__Excerpted data__:
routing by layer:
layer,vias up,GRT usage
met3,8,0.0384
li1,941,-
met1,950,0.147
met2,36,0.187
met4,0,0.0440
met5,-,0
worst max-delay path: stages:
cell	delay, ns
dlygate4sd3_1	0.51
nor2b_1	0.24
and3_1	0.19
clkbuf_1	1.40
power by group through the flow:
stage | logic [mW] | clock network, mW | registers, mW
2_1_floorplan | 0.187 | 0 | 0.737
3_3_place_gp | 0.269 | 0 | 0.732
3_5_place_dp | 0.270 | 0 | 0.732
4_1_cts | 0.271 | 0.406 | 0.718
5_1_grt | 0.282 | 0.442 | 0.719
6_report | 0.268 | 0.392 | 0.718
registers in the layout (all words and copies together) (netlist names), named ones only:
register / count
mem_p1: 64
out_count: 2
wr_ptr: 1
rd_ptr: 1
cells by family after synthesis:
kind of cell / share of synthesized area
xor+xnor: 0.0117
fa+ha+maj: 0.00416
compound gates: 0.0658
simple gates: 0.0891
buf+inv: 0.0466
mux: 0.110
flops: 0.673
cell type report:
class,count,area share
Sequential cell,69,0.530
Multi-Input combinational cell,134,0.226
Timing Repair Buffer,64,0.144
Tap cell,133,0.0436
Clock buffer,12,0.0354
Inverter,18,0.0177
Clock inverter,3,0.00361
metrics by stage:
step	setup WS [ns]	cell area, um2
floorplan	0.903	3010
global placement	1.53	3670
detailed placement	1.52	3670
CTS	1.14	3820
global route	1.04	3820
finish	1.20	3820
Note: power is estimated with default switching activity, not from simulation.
[src/rtl/ahb_arb_pkg.sv]
// Shared encodings for the two-master AHB arbiter: HTRANS codes, master IDs
// and the one-hot grant state.
package ahb_arb_pkg;

    localparam logic [1:0] IDLE   = 2'b00;
    localparam logic [1:0] BUSY   = 2'b01;
    localparam logic [1:0] NONSEQ = 2'b10;
    localparam logic [1:0] SEQ    = 2'b11;

    localparam int MST_NONE = 0;
    localparam int MST_M1   = 1;
    localparam int MST_M2   = 2;

    typedef enum logic [1:0] {
        GNT_M1 = 2'b01,
        GNT_M2 = 2'b10
    } gnt_state_t;

    // A data phase follows only NONSEQ and SEQ address phases.
    function automatic logic is_xfer(input logic [1:0] htrans);
        return (htrans == NONSEQ) || (htrans == SEQ);
    endfunction

endpackage

[src/rtl/ahb_bus_arbiter.sv]
// Two-master AHB arbiter (M1 = instruction fetch / park master, M2 = data).
// Define ARB_FAIR_EN to stop M2 from starving M1 after FAIR_LIMIT transfers.
module ahb_bus_arbiter
    import ahb_arb_pkg::*;
#(
    parameter int FAIR_LIMIT = 4,
    parameter int MASTER_W   = 4
) (
    input  logic                clk,
    input  logic                rst,
    input  logic                HBUSREQ_M1,
    input  logic                HBUSREQ_M2,
    input  logic                HLOCK_M1,
    input  logic                HLOCK_M2,
    input  logic [1:0]          HTRANS,
    input  logic                HREADY,
    output logic                HGRANT_M1,
    output logic                HGRANT_M2,
    output logic [MASTER_W-1:0] HMASTER,
    output logic [MASTER_W-1:0] HMASTER_D,
    output logic                HMASTLOCK
);

    gnt_state_t          gnt_q;
    gnt_state_t          gnt_d;
    logic                owner_lock;
    logic                rearb;
    logic                fair_win;
    logic [MASTER_W-1:0] gnt_id;

    assign owner_lock = (gnt_q == GNT_M2) ? HLOCK_M2 : HLOCK_M1;
    assign gnt_id     = (gnt_q == GNT_M2) ? MASTER_W'(MST_M2) : MASTER_W'(MST_M1);

    // Never re-arbitrate in the middle of a burst or a locked sequence.
    assign rearb = HREADY && !owner_lock && (HTRANS != SEQ) && (HTRANS != BUSY);

`ifdef ARB_FAIR_EN
    localparam int CNT_W = (FAIR_LIMIT > 0) ? $clog2(FAIR_LIMIT + 1) : 1;

    logic [CNT_W-1:0] fair_cnt;

    function automatic logic [CNT_W-1:0] sat_inc(input logic [CNT_W-1:0] v);
        return (v >= CNT_W'(FAIR_LIMIT)) ? v : v + 1'b1;
    endfunction

    assign fair_win = rearb && HBUSREQ_M1 && (fair_cnt >= CNT_W'(FAIR_LIMIT));

    // Counts M2 transfers issued while M1 sits waiting.
    always_ff @(posedge clk) begin
        if (rst) begin
            fair_cnt <= '0;
        end else if (HREADY) begin
            if (!HBUSREQ_M1 || (gnt_q == GNT_M1) || fair_win)
                fair_cnt <= '0;
            else if ((HMASTER == MASTER_W'(MST_M2)) && is_xfer(HTRANS))
                fair_cnt <= sat_inc(fair_cnt);
        end
    end
`else
    logic unused_fair_limit;

    assign fair_win          = 1'b0;
    assign unused_fair_limit = (FAIR_LIMIT != 0);
`endif

    always_ff @(posedge clk) begin
        if (rst)
            gnt_q <= GNT_M1;
        else
            gnt_q <= gnt_d;
    end

    always_comb begin
        gnt_d = gnt_q;
        if (rearb) begin
            if (fair_win)
                gnt_d = GNT_M1;
            else if (HBUSREQ_M2)
                gnt_d = GNT_M2;
            else
                gnt_d = GNT_M1;
        end
    end

    assign HGRANT_M1 = (gnt_q == GNT_M1);
    assign HGRANT_M2 = (gnt_q == GNT_M2);

    // Address-phase owner follows the grant; data-phase owner trails by one
    // accepted address phase.
    always_ff @(posedge clk) begin
        if (rst) begin
            HMASTER   <= MASTER_W'(MST_M1);
            HMASTER_D <= MASTER_W'(MST_NONE);
            HMASTLOCK <= 1'b0;
        end else if (HREADY) begin
            HMASTER   <= gnt_id;
            HMASTLOCK <= owner_lock;
            HMASTER_D <= is_xfer(HTRANS) ? HMASTER : MASTER_W'(MST_NONE);
        end
    end

endmodule
==> config.mk <==
export PLATFORM = sky130hd
export DESIGN_NAME = conv2d_stream_flat
export DESIGN_NICKNAME = d
export VERILOG_FILES = /design/src/rtl/conv2d_stream_if.sv /design/src/rtl/conv2d_stream.sv /design/src/flat_wrapper.sv
export SDC_FILE = /design/constraint.sdc
export NUM_CORES = 2
export LEC_CHECK = 0
export CORE_MARGIN = 2
export CORE_UTILIZATION = 24
export CTS_BUF_LIST = sky130_fd_sc_hd__clkbuf_2
export DETAILED_ROUTE_END_ITERATION = 16
export GPL_ROUTABILITY_DRIVEN = 0
export PLACE_DENSITY = 0.39
export SETUP_SLACK_MARGIN = 0.05
export SYNTH_ARGS = -nofsm -noshare
export SYNTH_HDL_FRONTEND = slang
export SYNTH_SLANG_ARGS = --single-unit
==> constraint.sdc <==
create_clock -name i_clk -period 9 [get_ports i_clk]
set_input_delay 1.8 -clock i_clk [delete_from_list [all_inputs] [get_ports i_clk]]
set_output_delay 1.8 -clock i_clk [all_outputs]
set_load 0.01 [all_outputs]
**src/rtl/timer_pkg.sv**
```systemverilog
// Shared types and constants for the countdown timer slice.
package timer_pkg;

  localparam int unsigned WIDTH_DEFAULT = 8;

  typedef enum logic [1:0] {
    IDLE,
    RUN,
    DONE
  } state_t;

endpackage

```
**src/rtl/zero_flag.sv**
```systemverilog
// All-zero detector: NOR reduction of a WIDTH-bit bus.
module zero_flag #(
  parameter int unsigned WIDTH = 8
) (
  input  logic [WIDTH-1:0] value,
  output logic             zero
);

  assign zero = ~|value;

endmodule

```
**src/rtl/countdown_timer.sv**
```systemverilog
// Loadable down-counter with pause, busy flag and a one-cycle done pulse.
module countdown_timer
  import timer_pkg::*;
#(
  parameter int unsigned WIDTH = WIDTH_DEFAULT
) (
  input  logic             clk,
  input  logic             reset,
  input  logic             start,
  input  logic [WIDTH-1:0] load_val,
  input  logic             pause,
  output logic [WIDTH-1:0] count,
  output logic             busy,
  output logic             done,
  output logic             zero
);

  localparam logic [WIDTH-1:0] ONE = {{(WIDTH-1){1'b0}}, 1'b1};

  state_t           state;
  state_t           state_next;
  logic [WIDTH-1:0] count_next;
  logic             next_zero;

  // The output flag watches the registered count.
  zero_flag #(.WIDTH(WIDTH)) u_zero_count (
    .value (count),
    .zero  (zero)
  );

  // The same detector on the upcoming count decides RUN vs DONE, so a load of 0
  // and the final decrement both land in DONE without a separate compare.
  zero_flag #(.WIDTH(WIDTH)) u_zero_next (
    .value (count_next),
    .zero  (next_zero)
  );

  // Next count: start loads, otherwise decrement in RUN unless paused.
  always_comb begin
    count_next = count;
    if (start) begin
      count_next = load_val;
    end else if (state == RUN && !pause) begin
      count_next = count - ONE;
    end
  end

  // Next state: start has priority over pause and decrement.
  always_comb begin
    state_next = state;
    case (state)
      IDLE, DONE: begin
        if (start) state_next = next_zero ? DONE : RUN;
        else       state_next = IDLE;
      end
      RUN: begin
        if (start || !pause) state_next = next_zero ? DONE : RUN;
      end
      default: state_next = IDLE;
    endcase
  end

  // State, count and registered status flags.
  always_ff @(posedge clk) begin
    if (reset) begin
      state <= IDLE;
      count <= '0;
      busy  <= 1'b0;
      done  <= 1'b0;
    end else begin
      state <= state_next;
      count <= count_next;
      busy  <= (state_next == RUN);
      done  <= (state_next == DONE);
    end
  end

endmodule

```
### src/rtl/cram_port_arb.sv
// Fixed-priority arbiter (data port first) with a saturating starvation
// counter that forces a fetch grant after p_starve_limit consecutive losses.
module cram_port_arb
   import cram_port_ctrl_pkg::*;
#(
   parameter int unsigned p_starve_limit = 4
) (
   input  logic clk,
   input  logic rst,
   input  logic if_req,
   input  logic dm_req,
   output logic grant_if,
   output logic grant_dm
);

   logic [STARVE_W-1:0] starve_cnt;
   logic                if_forced;

   // Priority decode; nothing is granted while reset is held
   always_comb begin
      if_forced = (starve_cnt == STARVE_W'(p_starve_limit));
      grant_dm  = !rst && dm_req && !(if_req && if_forced);
      grant_if  = !rst && if_req && !grant_dm;
   end

   // Count consecutive cycles a pending fetch loses, saturating at the limit
   always_ff @(posedge clk) begin
      if (rst) begin
         starve_cnt <= '0;
      end else if (if_req && !grant_if) begin
         if (!if_forced) begin
            starve_cnt <= starve_cnt + 1'b1;
         end
      end else begin
         starve_cnt <= '0;
      end
   end

endmodule

### src/rtl/cram_port_ctrl.sv
// Two-port (fetch / data) front end for the cram: arbitrate, register the
// winner into a one-deep access stage, drive cram for one cycle, and return
// registered read data or a write acknowledge two cycles after the grant.
module cram_port_ctrl
   import cram_port_ctrl_pkg::*;
#(
   parameter int unsigned p_data_width    = 16,
   parameter int unsigned p_address_width = 10,
   parameter int unsigned p_starve_limit  = 4
) (
   input  logic                       i_w_clk,
   input  logic                       i_w_rst,
   input  logic                       i_w_if_req,
   input  logic [p_address_width-1:0] i_w_if_addr,
   output logic                       o_w_if_gnt,
   output logic                       o_w_if_rvalid,
   output logic [p_data_width-1:0]    o_w_if_rdata,
   input  logic                       i_w_dm_req,
   input  logic                       i_w_dm_we,
   input  logic [p_address_width-1:0] i_w_dm_addr,
   input  logic [p_data_width-1:0]    i_w_dm_wdata,
   output logic                       o_w_dm_gnt,
   output logic                       o_w_dm_rvalid,
   output logic [p_data_width-1:0]    o_w_dm_rdata,
   output logic [p_address_width-1:0] o_w_mem_address,
   output logic [p_data_width-1:0]    o_w_mem_in,
   output logic                       o_w_mem_we,
   output logic                       o_w_mem_oe,
   input  logic [p_data_width-1:0]    i_w_mem_out
);

   typedef struct packed {
      acc_ctrl_t                  ctrl;
      logic [p_address_width-1:0] addr;
      logic [p_data_width-1:0]    wdata;
   } acc_t;

   acc_t acc;
   logic grant_if;
   logic grant_dm;

   cram_port_arb #(
      .p_starve_limit (p_starve_limit)
   ) u_arb (
      .clk      (i_w_clk),
      .rst      (i_w_rst),
      .if_req   (i_w_if_req),
      .dm_req   (i_w_dm_req),
      .grant_if (grant_if),
      .grant_dm (grant_dm)
   );

   // Latch the winning request; addr/wdata hold when idle so cram pins stay quiet
   always_ff @(posedge i_w_clk) begin
      if (i_w_rst) begin
         acc <= '0;
      end else begin
         acc.ctrl.valid <= grant_if || grant_dm;
         if (grant_dm) begin
            acc.ctrl.port <= PORT_DM;
            acc.ctrl.we   <= i_w_dm_we;
            acc.addr      <= i_w_dm_addr;
            if (i_w_dm_we) begin
               acc.wdata <= i_w_dm_wdata;
            end
         end else if (grant_if) begin
            acc.ctrl.port <= PORT_IF;
            acc.ctrl.we   <= 1'b0;
            acc.addr      <= i_w_if_addr;
         end
      end
   end

   // Drive cram from the access stage; strobes are masked during reset so an
   // in-flight write can never commit while reset is high
   always_comb begin
      o_w_if_gnt      = grant_if;
      o_w_dm_gnt      = grant_dm;
      o_w_mem_address = acc.addr;
      o_w_mem_in      = acc.wdata;
      o_w_mem_we      = acc.ctrl.valid && acc.ctrl.we && !i_w_rst;
      o_w_mem_oe      = acc.ctrl.valid && !acc.ctrl.we && !i_w_rst;
   end

   // Capture cram output into the owning port; write acks return zero data
   always_ff @(posedge i_w_clk) begin
      if (i_w_rst) begin
         o_w_if_rvalid <= 1'b0;
         o_w_if_rdata  <= '0;
         o_w_dm_rvalid <= 1'b0;
         o_w_dm_rdata  <= '0;
      end else begin
         o_w_if_rvalid <= acc.ctrl.valid && (acc.ctrl.port == PORT_IF);
         o_w_dm_rvalid <= acc.ctrl.valid && (acc.ctrl.port == PORT_DM);
         if (acc.ctrl.valid && (acc.ctrl.port == PORT_IF)) begin
            o_w_if_rdata <= i_w_mem_out;
         end
         if (acc.ctrl.valid && (acc.ctrl.port == PORT_DM)) begin
            o_w_dm_rdata <= acc.ctrl.we ? '0 : i_w_mem_out;
         end
      end
   end

endmodule

### config.mk
export PLATFORM = sky130hd
export DESIGN_NAME = cram_port_ctrl
export DESIGN_NICKNAME = d
export VERILOG_FILES = /design/src/rtl/cram_port_ctrl_pkg.sv /design/src/rtl/cram_port_arb.sv /design/src/rtl/cram_port_ctrl.sv
export SDC_FILE = /design/constraint.sdc
export NUM_CORES = 1
export LEC_CHECK = 0
export CAP_MARGIN = 5
export CORE_ASPECT_RATIO = 1.75
export CORE_UTILIZATION = 40
export CTS_CLUSTER_DIAMETER = 40
export DETAILED_ROUTE_END_ITERATION = 10
export PLACE_DENSITY_LB_ADDON = 0.1
export SYNTH_ARGS = -nofsm -noshare
export SYNTH_HDL_FRONTEND = slang
export SYNTH_HIERARCHICAL = 1
export SYNTH_SLANG_ARGS = --single-unit
export TNS_END_PERCENT = 100
### constraint.sdc
create_clock -name i_w_clk -period 2.08 [get_ports i_w_clk]
set_input_delay 0.52 -clock i_w_clk [delete_from_list [all_inputs] [get_ports i_w_clk]]
set_output_delay 0.52 -clock i_w_clk [all_outputs]
set_load 0.03 [all_outputs]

__Aim of the exercise__: Extract exactly and only the lines above from the line containing "met1,950,0.147" through the line containing "3_3_place_gp | 0.269 | 0 | 0.732", both end lines included.

__Solved problem__:
met1,950,0.147
met2,36,0.187
met4,0,0.0440
met5,-,0
worst max-delay path: stages:
cell	delay, ns
dlygate4sd3_1	0.51
nor2b_1	0.24
and3_1	0.19
clkbuf_1	1.40
power by group through the flow:
stage | logic [mW] | clock network, mW | registers, mW
2_1_floorplan | 0.187 | 0 | 0.737
3_3_place_gp | 0.269 | 0 | 0.732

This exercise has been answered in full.